Auffallend für Esperantisten ist hier: „…gemeinsame Wissenschaftssprache …“.
CFW 16/18:
Der Friede muss nicht nur durch friedfertige Absichten, sondern durch feste übernationale Institutionen gesichert werden. Absichten und Gefühle wechseln von Land zu Land, von Generation zu Generation; der Friede aber muß alle Länder umfassen und die Generationen überdauern. Diese Institutionen müssen so gut wie möglich den heranreifenden innenpolitischen Strukturen und einer sich vereinheitlichenden Welt angepasst sein. …
In der west- und mitteleuropäischen Geschichte waren Rechtsgleichheit und Rechtssicherheit das wichtigste Sprungbrett zur institutionell gesicherten Freiheit. …
In der Welt-Innenpolitik ist die Schaffung und Verteidigung zuverlässiger rechtsstaatlicher Formen im Innern der Staaten und durchsetzbarer rechtlicher Normen im Verkehr zwischen ihnen ein vordringliches Ziel; dies ist ein Ziel, das überall auf der Welt persönlichen Einsatz unter Gefahr rechtfertigt. Rechtsstaatlichkeit ist die Grundlage bürgerlicher Freiheit; Freiheit ohne bindende Rechtsordnung vernichtet sich selbst. …

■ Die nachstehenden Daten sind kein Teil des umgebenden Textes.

Context: an optimization exercise on an open-source flow, tuned for small area, a short achievable clock period and few clock cycles per item. The choices shown serve that exercise and are no tape-out recipe. In this exercise RTL edits were held to simulation tests only and were not proved equivalent to the original.

==> inputs of run C <==
## date_difference_days_top
module date_difference_days_top #(
  parameter int unsigned YEAR_MAX = 9999
) (
  input  logic                      clk_i,
  input  logic                      rst_ni,
  input  logic                      valid_i,
  output logic                      stall_o,
  input  logic [dd_pkg::DAY_W-1:0]   first_day_i,
  input  logic [dd_pkg::MONTH_W-1:0] first_month_i,
  input  logic [dd_pkg::YEAR_W-1:0]  first_year_i,
  input  logic [dd_pkg::DAY_W-1:0]   second_day_i,
  input  logic [dd_pkg::MONTH_W-1:0] second_month_i,
  input  logic [dd_pkg::YEAR_W-1:0]  second_year_i,
  output logic                      valid_o,
  input  logic                      stall_i,
  output logic [dd_pkg::DIFF_W-1:0]  day_difference_o
);
  logic [1:0] valid_q;
  logic       adv;
  logic       hit;
  logic [3:0] flags_d, flags_q;
  assign flags_d = {second_year_i > 14'd9999, second_year_i == 14'd0,
                     first_year_i > 14'd9999, first_year_i == 14'd0};
  assign hit = (flags_d == flags_q);
  always_ff @(posedge clk_i or negedge rst_ni) begin
    if (!rst_ni) begin
      flags_q <= 4'd0;
  ...
==> flow/config.mk <==
export PLATFORM = sky130hd
export DESIGN_NAME = date_difference_days_top
export DESIGN_NICKNAME = date_difference_days_top
export VERILOG_FILES = /design/flow/design.v
export SDC_FILE = /design/flow/constraint.sdc
export NUM_CORES = 4
export LEC_CHECK = 0
export CAP_MARGIN = 5
export CORE_MARGIN = 2
export CORE_UTILIZATION = 70
export CTS_BUF_LIST = sky130_fd_sc_hd__clkbuf_8
export GPL_ROUTABILITY_DRIVEN = 0
export GPL_TIMING_DRIVEN = 0
export SETUP_SLACK_MARGIN = 1.5
export SLEW_MARGIN = 5
export SYNTH_HIERARCHICAL = 1
export SYNTH_MINIMUM_KEEP_SIZE = 0
==> flow/constraint.sdc <==
create_clock -name core_clock -period 5.5 [get_ports {clk_i}]
set_input_delay 1.1000 -clock core_clock [delete_from_list [all_inputs] [get_ports {clk_i}]]
set_output_delay 1.1000 -clock core_clock [all_outputs]
set_load 0.01 [all_outputs]
standard.sh (not shown) runs the stock make flow with config.mk's settings and CLKGATE_MAP_FILE= SYNTH_SCRIPT=/design/flow/synth_recipe.tcl, a recipe that flattens the netlist after the stock synthesis.
==> flow/flow/run.sh <==
#!/bin/bash
# Standard layout, with the port buffers made of sky130_fd_sc_hd__buf_2 cells instead of the
# buffer_ports default. All output goes to flow.log in the work folder.
set -o pipefail
export BUFFER_PORTS_ARGS="-buffer_cell sky130_fd_sc_hd__buf_2"
bash standard.sh > flow.log 2>&1
==> inputs of run E, as changes to run C <==
Settings changed: CAP_MARGIN 5 to 20, SLEW_MARGIN 5 to 20, TNS_END_PERCENT set to 30.
==> notes <==
- Run C passed the timing, DRC and antenna checks. Run E completed without violations.
- In die area, run E and run C do not differ.
- In run E the maximum frequency is higher than in run C, by 0.68%.
- In flip-flop and latch count, run E and run C do not differ.
- In area after synthesis, run C and run E do not differ.
- In register-to-register slack, run C and run E hardly differ.
- In run E the clock skew is lower than in run C, by 0.0033 ns.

Terror ist ja eigentlich ein plumpes und altmodisches Mittel: Das moderne Problem heißt: Freiheit und Planung. Moderne Industriegesellschaften wie einerseits die der atlantischen Nationen, andererseits die der Sowjetunion werden einander immer ähnlicher; dies geschieht unter der Decke widerstreitender Ideologien …
Friedenshoffnung mit Esperanto: Im Einklang mit Esperanto bietet Homaranismo plausible Optionen an. Solche skizzierten Ansätze von globalen Gemeinsamkeiten weisen in Richtung weltinnenpolitisch konsensfähiger Aktionen. Zugleich ist Esperanto ein Modell einer konsensfähigen Vernunft.

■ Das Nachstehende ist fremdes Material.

From an optimization exercise on the open Yosys and OpenROAD flow, aimed at small area, a short achievable clock period and few clock cycles per item; shortcuts taken in it are not production practice.
At most, simulation tests tie the RTL to the original design; equivalence was not proved.
Power figures rest on the tool's default switching activity, not on a simulated workload.

## onyx
==> flow/design.v (excerpt) <==
module rnn_step_top (
    input  logic                            clk,
    input  logic                            reset,
    input  logic                            execute,
    input  logic [7-1:0]             token,
    output logic [27-1:0]              mem_a_addr,
    output logic                            mem_a_read,
    input  logic [16-1:0]              mem_a_data,
    input  logic                            mem_a_valid,
    output logic [27-1:0]              mem_b_addr,
    output logic                            mem_b_read,
    input  logic [16-1:0]              mem_b_data,
    input  logic                            mem_b_valid,
    output logic [8*16-1:0] hidden_state,
    output logic                            done
);
For scale: about 2100 cells after synthesis, about 230 I/O pins, about 22000 um^2 of cells after synthesis.
Settings: LEC_CHECK=0, CAP_MARGIN=20, CORE_MARGIN=2, CORE_UTILIZATION=40, CTS_CLUSTER_DIAMETER=120, CTS_CLUSTER_SIZE=26, SLEW_MARGIN=20; clock period 10.0 ns.
standard.sh (not shown) runs the stock make flow with config.mk's settings and CLKGATE_MAP_FILE= SYNTH_SCRIPT=/design/flow/synth_recipe.tcl, a recipe that flattens the netlist after the stock synthesis.
==> flow/flow/run.sh <==
#!/bin/bash
# Standard layout, with small port buffers and timing repair aimed below the clock period.
set -euo pipefail
extra=(
  "BUFFER_PORTS_ARGS=-buffer_cell sky130_fd_sc_hd__buf_2"
  "SETUP_SLACK_MARGIN=6.95"
  "TNS_END_PERCENT=5"
  "ABC_CLOCK_PERIOD_IN_PS=3200"
)
bash standard.sh "${extra[@]}" finish > standard.log 2>&1
Testbench counts of onyx, summed over its fixed seeds: cycles 82,244, steps 320.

Die moralische Anstrengung obliegt auch uns, „dem Westen“: Im Sinne von „richtig oder falsch“ und logischen Schlüssen (Aristoteles) als westlicher Weisheit ist Esperanto optimal vorstrukturiert. Aber wie können wir Esperanto und Homaranismo weiter entwickeln, im Sinne globaler Gemeinsamkeit und Weltinnenpolitik? Wie können wir Erkenntnisse und Werte anderer Kulturkreise einbeziehen? Ein Beispiel aus fernöstlicher Weisheit könnte sein: „Das Gegenteil einer tiefen Weisheit ist wieder eine tiefe Weisheit“.

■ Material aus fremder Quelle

Context: an optimization exercise on an open-source flow, tuned for small area, a short achievable clock period and few clock cycles per item. The choices shown serve that exercise and are no tape-out recipe.
Only simulation tests tie the RTL to the original design; equivalence was not proved.
Power and IR drop assume default switching activity.

==> flow/design.v <==
package phc_pkg;
  localparam int unsigned TABLE_ENTRIES = 32;
  localparam int unsigned IDX_W         = $clog2(TABLE_ENTRIES);
  localparam int unsigned CNT_W         = $clog2(TABLE_ENTRIES + 1);
  localparam int unsigned MAC_W  = 48;
  localparam int unsigned IP_W   = 32;
  localparam int unsigned PORT_W = 16;
  localparam int unsigned MS_W   = 32;
  localparam int unsigned KEY_W  = MAC_W + IP_W + PORT_W;
  localparam int unsigned HOLDOFF_RESET_SEC = 2;
  localparam logic [MS_W-1:0] HOLDOFF_RESET = MS_W'(HOLDOFF_RESET_SEC * 1000);
  typedef enum logic [1:0] {
    OUT_CONNECT  = 2'd0,
    OUT_SUPPRESS = 2'd1,
    OUT_FULL     = 2'd2
  } outcome_e;
  typedef struct packed {
    logic [MAC_W-1:0]  mac;
    logic [IP_W-1:0]   ip;
    logic [PORT_W-1:0] port;
  } peer_key_t;
  typedef struct packed {
    logic             key_we;
    logic             stamp_we;
    logic [IDX_W-1:0] addr;
    peer_key_t        key;
    logic [MS_W-1:0]  stamp;
  } store_wr_t;
endpackage
module phc_store (
  input  logic                          clk_i,
  input  logic                          rst_ni,
  input  logic                          v_i,
  input  logic [phc_pkg::KEY_W-1:0]     key_i,
  output logic [phc_pkg::TABLE_ENTRIES-1:0] match_o,   
  output logic                          hit_o,
  output logic                          ins_o,         
  output logic [phc_pkg::TABLE_ENTRIES-1:0] ins_oh_o,  
  output logic                          full_o         
);
  localparam int unsigned N = phc_pkg::TABLE_ENTRIES;
  logic [phc_pkg::KEY_W-1:0] key_mem [0:N-1];
  logic [N-1:0]              valid_q;
  logic [N-1:0]              free_q;     
  logic                      full;
  assign full = valid_q[N-1];
  always_comb begin
    for (int e = 0; e < N; e++) begin
      match_o[e] = valid_q[e] && (key_mem[e] == key_i);
    end
  end
  assign hit_o    = |match_o;
  assign ins_o    = v_i && !hit_o && !full;
  assign full_o   = v_i && !hit_o && full;
  assign ins_oh_o = free_q;
  always_ff @(posedge clk_i) begin
    for (int e = 0; e < N; e++) begin
      if (free_q[e]) key_mem[e] <= key_i;
    end
  end
  always_ff @(posedge clk_i or negedge rst_ni) begin
    if (!rst_ni) begin
      valid_q <= '0;
      free_q  <= N'(1);
    end else if (ins_o) begin
      valid_q <= valid_q | free_q;
      free_q  <= free_q << 1;
    end
  end
endmodule
module peer_connect_holdoff_table_unit (
  input  logic                       clk_i,
  input  logic                       rst_ni,
  input  logic                       req_valid_i,
  output logic                       req_ready_o,
  input  logic [phc_pkg::MAC_W-1:0]  req_peer_mac_i,
  input  logic [phc_pkg::IP_W-1:0]   req_peer_ip_i,
  input  logic [phc_pkg::PORT_W-1:0] req_peer_port_i,
  input  logic [phc_pkg::MS_W-1:0]   req_now_ms_i,
  output logic                       rsp_valid_o,
  input  logic                       rsp_ready_i,
  output logic [1:0]                 rsp_outcome_o,
  output logic                       rsp_was_known_o,
  input  logic                       cfg_valid_i,
  output logic                       cfg_ready_o,
  input  logic [phc_pkg::MS_W-1:0]   cfg_holdoff_ms_i
);
  localparam int unsigned N    = phc_pkg::TABLE_ENTRIES;
  localparam int unsigned MS_W = phc_pkg::MS_W;
  localparam int unsigned CAP  = 8;    
  localparam int unsigned QA_W = $clog2(CAP);
  logic [MS_W-1:0] holdoff_q;
  logic [MS_W-1:0] stamp_mem [0:N-1];
  logic            rdy_q;
  logic [QA_W:0]   tokens_q, tokens_d;
  logic            req_fire, rsp_pop;
  assign req_ready_o = rdy_q;
  assign cfg_ready_o = 1'b1;
  assign req_fire    = req_valid_i && rdy_q;
  logic                      s1_v;
  logic [phc_pkg::KEY_W-1:0] s1_key;
  logic [MS_W-1:0]           s1_now;
  logic [N-1:0]              match, ins_oh;
  logic                      hit, ins, full;
  always_ff @(posedge clk_i) begin
    s1_key <= {req_peer_mac_i, req_peer_ip_i, req_peer_port_i};
    s1_now <= req_now_ms_i;
  end
  phc_store u_store (
    .clk_i    (clk_i),
    .rst_ni   (rst_ni),
    .v_i      (s1_v),
    .key_i    (s1_key),
    .match_o  (match),
    .hit_o    (hit),
    .ins_o    (ins),
    .ins_oh_o (ins_oh),
    .full_o   (full)
  );
  logic            s2_v, s2_known, s2_ins, s2_full;
  logic [N-1:0]    s2_sel;
  logic [MS_W-1:0] s2_now;
  logic [MS_W-1:0] s2_stamp;
  logic [MS_W:0]   s2_p;
  always_ff @(posedge clk_i) begin
    s2_sel   <= s1_v ? (match | (ins ? ins_oh : '0)) : '0;
    s2_known <= hit;
    s2_ins   <= ins;
    s2_full  <= full;
    s2_now   <= s1_now;
  end
  always_comb begin
    s2_stamp = '0;
    for (int e = 0; e < N; e++) begin
      s2_stamp = s2_stamp | (s2_sel[e] ? stamp_mem[e] : '0);
    end
  end
  assign s2_p = {1'b0, s2_now} - {1'b0, holdoff_q};
  logic            s3_v, s3_known, s3_ins, s3_full, s3_fwd, s3_neg;
  logic [N-1:0]    s3_sel;
  logic [MS_W-1:0] s3_now, s3_stamp, s3_p, st;
  logic            s4_conn;
  logic [MS_W-1:0] s4_now;
  logic            win, conn;
  logic [1:0]      s3_outcome;
  always_ff @(posedge clk_i) begin
    s3_sel   <= s2_sel;
    s3_known <= s2_known;
    s3_ins   <= s2_ins;
    s3_full  <= s2_full;
    s3_now   <= s2_now;
    s3_stamp <= s2_stamp;
    s3_p     <= s2_p[MS_W-1:0];
    s3_neg   <= s2_p[MS_W];
    s3_fwd   <= |(s2_sel & s3_sel);
  end
  assign st   = (s3_fwd && s4_conn) ? s4_now : s3_stamp;
  assign win  = s3_neg ? ((st > s3_now) && (st < s3_p))
                       : ((st < s3_p) || (st > s3_now));
  assign conn = s3_ins || (s3_known && win);
  assign s3_outcome = s3_full ? phc_pkg::OUT_FULL
                    : conn    ? phc_pkg::OUT_CONNECT
                              : phc_pkg::OUT_SUPPRESS;
  always_ff @(posedge clk_i) begin
    for (int e = 0; e < N; e++) begin
      if (s3_sel[e] && conn) stamp_mem[e] <= s3_now;
    end
    s4_conn <= conn;
    s4_now  <= s3_now;
  end
  logic [2:0]      q_mem [0:CAP-1];
  logic [QA_W-1:0] q_wr_q, q_rd_q;
  logic [QA_W:0]   q_cnt_q;
  logic            q_load;
  logic            out_valid_q;
  logic [1:0]      out_outcome_q;
  logic            out_known_q;
  assign rsp_valid_o     = out_valid_q;
  assign rsp_outcome_o   = out_outcome_q;
  assign rsp_was_known_o = out_known_q;
  assign rsp_pop = out_valid_q && rsp_ready_i;
  assign q_load  = (q_cnt_q != '0) && (!out_valid_q || rsp_ready_i);
  always_ff @(posedge clk_i) begin
    if (s3_v) q_mem[q_wr_q] <= {s3_known, s3_outcome};
  end
  assign tokens_d = tokens_q + (QA_W+1)'(req_fire) - (QA_W+1)'(rsp_pop);
  always_ff @(posedge clk_i or negedge rst_ni) begin
    if (!rst_ni) begin
      holdoff_q     <= phc_pkg::HOLDOFF_RESET;
      rdy_q         <= 1'b1;
      tokens_q      <= '0;
      s1_v          <= 1'b0;
      s2_v          <= 1'b0;
      s3_v          <= 1'b0;
      q_wr_q        <= '0;
      q_rd_q        <= '0;
      q_cnt_q       <= '0;
      out_valid_q   <= 1'b0;
      out_outcome_q <= phc_pkg::OUT_CONNECT;
      out_known_q   <= 1'b0;
    end else begin
      if (cfg_valid_i) holdoff_q <= cfg_holdoff_ms_i;
      tokens_q <= tokens_d;
      rdy_q    <= (tokens_d < (QA_W+1)'(CAP));
      s1_v     <= req_fire;
      s2_v     <= s1_v;
      s3_v     <= s2_v;
      if (s3_v) q_wr_q <= q_wr_q + 1'b1;
      if (q_load) q_rd_q <= q_rd_q + 1'b1;
      q_cnt_q  <= q_cnt_q + (QA_W+1)'(s3_v) - (QA_W+1)'(q_load);
      if (q_load) begin
        out_valid_q   <= 1'b1;
        {out_known_q, out_outcome_q} <= q_mem[q_rd_q];
      end else if (rsp_ready_i) begin
        out_valid_q <= 1'b0;
      end
    end
  end
endmodule
==> flow/run.sh <==
#!/bin/bash
# synth_recipe.tcl (not shown) runs the flow's synth.tcl, then flattens the netlist and writes it again
# the make line also repeats each setting of config.mk as NAME=value (left out here)
make -C /OpenROAD-flow-scripts/flow DESIGN_CONFIG=/design/flow/config.mk WORK_HOME=/design/flow/orfs CLKGATE_MAP_FILE= SYNTH_SCRIPT=/design/flow/synth_recipe.tcl finish
==> flow/config.mk <==
export PLATFORM = sky130hd
export DESIGN_NAME = peer_connect_holdoff_table_unit
export DESIGN_NICKNAME = peer_connect_holdoff_table_unit
export VERILOG_FILES = /design/flow/design.v
export SDC_FILE = /design/flow/constraint.sdc
export NUM_CORES = 4
export LEC_CHECK = 0
export CAP_MARGIN = 20
export CORE_MARGIN = 2
export CORE_UTILIZATION = 40
export SLEW_MARGIN = 20
==> flow/constraint.sdc <==
create_clock -name core_clock -period 8.0 [get_ports {clk_i}]
set_input_delay 1.6000 -clock core_clock [delete_from_list [all_inputs] [get_ports {clk_i}]]
set_output_delay 1.6000 -clock core_clock [all_outputs]
set_load 0.01 [all_outputs]
==> results.txt <==
[cell usage after synthesis, types with 20 or more instances]
cell type  instances  area (um2)
nor2b_1           70         438
nor2_1           108         405
xnor2_1         1413       12400
a221oi_1         129        1130
xor2_1           507        4440
buf_6             20         225
nand3_1          140         701
mux2_2            34         383
dfxtp_1          361        7230
a221o_1           25         250
or4_1             49         368
o2111ai_1        266        2330
o2bb2ai_1        128        1120
o21ai_0           65         325
buf_1             26        97.6
dfrtp_1          110        2750
nand4_1          501        3130
a21o_1            28         210
inv_2             24        90.1
nand2_1          103         387
a2111oi_0         21         184
a21boi_0          36         270
ha_1             106        1330
nor4_1           325        2030
o22ai_1          182        1140
buf_4            149        1120
o221ai_1          49         429
o21ai_1           29         145
inv_1            341        1280
a21oi_1           72         360
edfxtp_1        4120      124000
nand2b_1         832        5200
nor3_1            82         410
buf_2            205        1030
clkbuf_1         159         597
a22oi_1          445        3340
a22o_1           141        1230
[state kept, by name, indices dropped and copies added, names as in the netlist, 2 cells and up]
name / cells
q_mem: 24
s1_now: 32
q_cnt_q: 4
out_outcome_q: 2
u_store.valid_q: 32
s3_sel: 32
s3_stamp: 32
q_wr_q: 3
u_store.free_q: 32
s2_now: 32
s3_p: 32
holdoff_q: 32
s1_key: 96
stamp_mem: 1024
s2_sel: 32
u_store.key_mem: 3072
q_rd_q: 3
s3_now: 32
s4_now: 32
tokens_q: 4
[area by class of cell]
class | instances | share of cell area (%)
inverters | 381 | 0.675
repair buffers | 686 | 3.01
clock buffers | 623 | 6.11
clock inverters | 278 | 1.38
diodes | 46 | 0.0542
well taps | 6149 | 3.62
multi-input cells | 6095 | 21.9
flip-flops and latches | 4599 | 63.3
[metal layers]
layer  vias to the layer above  wire length (um)  share of wire (%)
met1                     61800            285000                 37
met3                      2052             86900                 11
met2                      9161            345000                 45
li1                      46100                 -                  -
met5                         -               195              0.025
met4                        25             57200                7.4
[cell families (layout without fill, tap and decap cells)]
group,count (synthesis),after routing,share of synthesized area (%)
flip-flops,4599,4599,72.6
AND/OR/NAND/NOR,2311,2311,7.54
XOR/XNOR,1920,1920,9.12
AO/OA/AOI/OAI,1710,1710,7.20
buffers and inverters,942,1968,2.45
adder cells (fa/ha/maj),109,109,0.752
multiplexers,44,44,0.303
other,1,47,0.00203
[path summary, 6_finish.rpt]
kind,from,endpoint,slack [ps],cells past startpoint
min reg2reg,s1_now[9]$_DFF_P_,s2_now[9]$_DFF_P_,320,0
max reg2reg,s4_conn$_DFF_P_,stamp_mem[29][25]$_DFFE_PP_,1490,13
min,s1_now[9]$_DFF_P_,s2_now[9]$_DFF_P_,320,0
min in group asynchronous,rst_ni,holdoff_q[30]$_DFFE_PN0P_,690,1
max in group asynchronous,rst_ni,u_store.free_q[14]$_DFFE_PN0P_,5910,2
max,s4_conn$_DFF_P_,stamp_mem[29][25]$_DFFE_PP_,1490,13
[power by group through the flow]
stage	logic (W)	registers (W)	clock network [W]
after floorplan	0.00154	0.0271	0
after global placement	0.00320	0.0273	0
after detailed placement	0.00324	0.0273	0
after CTS	0.00326	0.0268	0.0230
after global routing	0.00339	0.0268	0.0238
final	0.00334	0.0268	0.0228
[per-stage QoR]
step	setup slack (ps)	area, um2
final	1490	212000
after global routing	1250	212000
after CTS	1450	212000
after detailed placement	1600	196000
after global placement	1460	196000
after floorplan	2080	184000
==> results.txt <==
status finished clean; final hold slack 316 ps; post-synth cell types 82; cell row count 249; post-synth net total 11.9k; CP arrival 7180 ps; CTS Sinks 4599; RSZ-0062 raised after global routing false; Switching Fraction 24.0%; total grt overflow 0; delay-heaviest family, CP compound AO/OA/AOI/OAI gates; max-cap viol count 0; clock network fraction of total power 43.0%; most common cell after layout, fill and taps aside edfxtp_1; Starting Density 40.1%; register area 134000 um2; post-DR vias/cell 6.32; GR met2 Demand/Resource 50.0%; Placer Congestion 0.985; Bufs and invs on worst path 3; first-pass GRT wire length 1020 mm; met3 usage 6.93%; gr usage total 32.4%; Most common cell on crit path buf_4; cts hold-fix bufs 0; Routed WL per cell 41.1 um; Slew headroom 10.8%; PwrDens 249 nW/um2; overall power 0.0530 W; initial antenna violation count 109; Post-synth EDFFs 4120; largest net degree at the start of global routing 82; Mean Syn Cell Area 15.8 um2; yosys warns 4; Seq pwr share 50.7%; layout cells sized above 1 12.6%; # fillers 39.8k; Hold WC Path Type reg2reg; Die X-Extent 683 um; Net Sw Power 0.0127 W; GRT busiest layer met2; Synth-to-Final Area Change 15.3%; Post-layout nets 12.5k; post-DP HPWL 489 mm; FF+latch count, synth 4599; startpoint class of the critical path register; Die Span Y 683 um; final antenna-violating net count 0; # IOs 171; post-CTS setup buffer count 0; Post-synth top flop edfxtp_1; final core area utilization 46.2%; Die Area 466000 um2; Non-Filler Instances 18.9k; internal power 0.0403 W; Critical Path RT 8670 ps; Mapped Cells 11.6k; via count 119k; H-tree depth 5; Fin Setup TNS 0 ps; Final period util 81.3%; 1st-pass router iterations 23; measured slew at the worst slew-check pin 1330 ps; Clock Latency Late Sink 1110 ps; minimum clock period 6510 ps; slowest cell delay on critical path 960 ps; Logic pwr share 6.3%; Synth Cell Area 184000 um2; Num CTS Buffers 478; Post-synth ARST share 2.57%; Worst Path Class, Setup reg2reg; Achievable Freq 154 MHz; DR DRC count 0; max-slew violation count 0; CP endpoint kind register; commonest non-fill, non-tap cells in the layout 4120 x edfxtp_1, 1413 x xnor2_1, 832 x nand2b_1; DRT iter0 DRCs 20.7k; Port Buffers 169; final setup vio count 0; Cell Chain, Critical Path nand2_2 -> buf_4 -> mux2_2 -> ha_1 -> a21o_1 -> a21o_1 -> a21oi_1 -> o2111ai_1 -> a221oi_1 -> a31oi_4 -> buf_4 -> a21boi_4 -> buf_4; Slowest-stage cell, CP a221oi_1; DRT Wirelength 774 mm; TritonCTS clock tree done; clock tree buffer depth 4; CP Max Fanout 21; sequential share of the synthesized area 72.6%; root buf cell clkbuf_16; Inst Count DP 17.9k; Clk pin slew, worst setup/hold paths 60 ps; Resize count post-CTS 0; GR met1 Demand/Resource 42.1%; final hold vios 0; clock skew 174 ps; worst vdd ir 0.203 mV; core region area 460000 um2; number of global-route vias before repair 114k; area of the multi-input gates 46500 um2; Leak Pwr 67.8 nW
Testbench counts, summed over its fixed seeds: cycles 4,840, items 4,800.

==> re-timing with driven ports <==
The results above use ideal ports. As a check the final layout listed here was re-extracted and re-timed, cells and wires unchanged.
Step 1 sets driving cells, clkbuf_16 on the clock port and buf_2 on the other inputs (assumed; they add their load-dependent delay and slew).
Step 2 moves the port delays by t, midway between the first and last clock arrival at a register: inputs arrive t later, outputs are due t later. That takes back most of the time a late clock gives input paths.
a / b / c = ideal ports / drivers / drivers and shift; a / b = the first two.
t, ns: 1.141
slack for setup (ns): 1.494 / 1.494 / 1.494
worst setup path at the end: register to register
latest minus earliest clock arrival (ns): 0.173 / 0.174
slew at the worst register clock pin (ns): 0.07 / 0.07
After both steps setup and hold are still met in this run. The setup slack of this run moves by 0.000 ns with the drivers and by 0.000 ns with both steps.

KB Kenneth E. Boulding: National Defense Through Stable Peace. IIASA, Laxenburg, 1983 S 30 + 36
KB 29/30:
Eine der ersten Friedensbedingungen sollte sein, dass man die Grenzen von Nationen einfach nicht mehr beachtet. Wofür sich die Menschen interessieren, ihre „Agenda“, das kann sich stark verändern. … Es wäre ein sehr gutes Zeichen, wenn Grenzen so bedeutungslos würden und so künstlich, dass sich niemand darüber aufregt. Einer der Gründe für Erfolge der USA ist, dass Grenzen so nebensächlich geworden sind, dass niemand darüber diskutiert. Tatsächlich war Michigan mal wegen Toledo im Krieg mit Ohio – als dann ein Mann verwundet worden war haben sie beschlossen, dass das Ganze den Streit nicht wert war und aufgehört. …
Nationalstaaten sollten einfach eine praktische, im Wesentlichen willkürliche (Verwaltungs-) Einheit sein, etwas wegen dem man sich keine Sorgen zu machen braucht. Das scheint dann ein ideales politisches System zu sein. Kanada ist ein wundervolles Beispiel einer willkürlich festgelegten Nation. Wenn es Kanada möglich ist, zu existieren, was könnte es dann nicht? Da haben wir ein Land ohne sprachliche Einheit, ohne religiöse Einheit, ohne wirtschaftliche Einheit, ohne politische Einheit – alles was das Land hat ist Einheit! Es besteht seit hundert Jahren.
Friedenshoffnung mit Esperanto: Wir Esperantisten kennen das Problem des Übergangs in eine bessere, z. B. friedliche Gesellschaft. Ausgangslage: Was heute ist, besonders die Vernunft in Esperanto, sind wir gewöhnt. Zielvorstellung: Eine friedliche Utopie können wir uns allein schon durch da Modell Homaranismo sofort vorstellen. Schwierig sind die konkreten Herausforderungen für einen Übergang, z. B.: Wie startet ein Esperantist – anders als andere Personen – einen Abrüstungswettlauf? KB hierzu auf S. 36:
Ich möchte, dass das Militär wahrgenommen wird als „Soldaten ohne Feinde“, allein zur Verteidigung des Planeten. Ich sähe gerne eine gemeinsame Militärakademie von Russen und Amerikanern. …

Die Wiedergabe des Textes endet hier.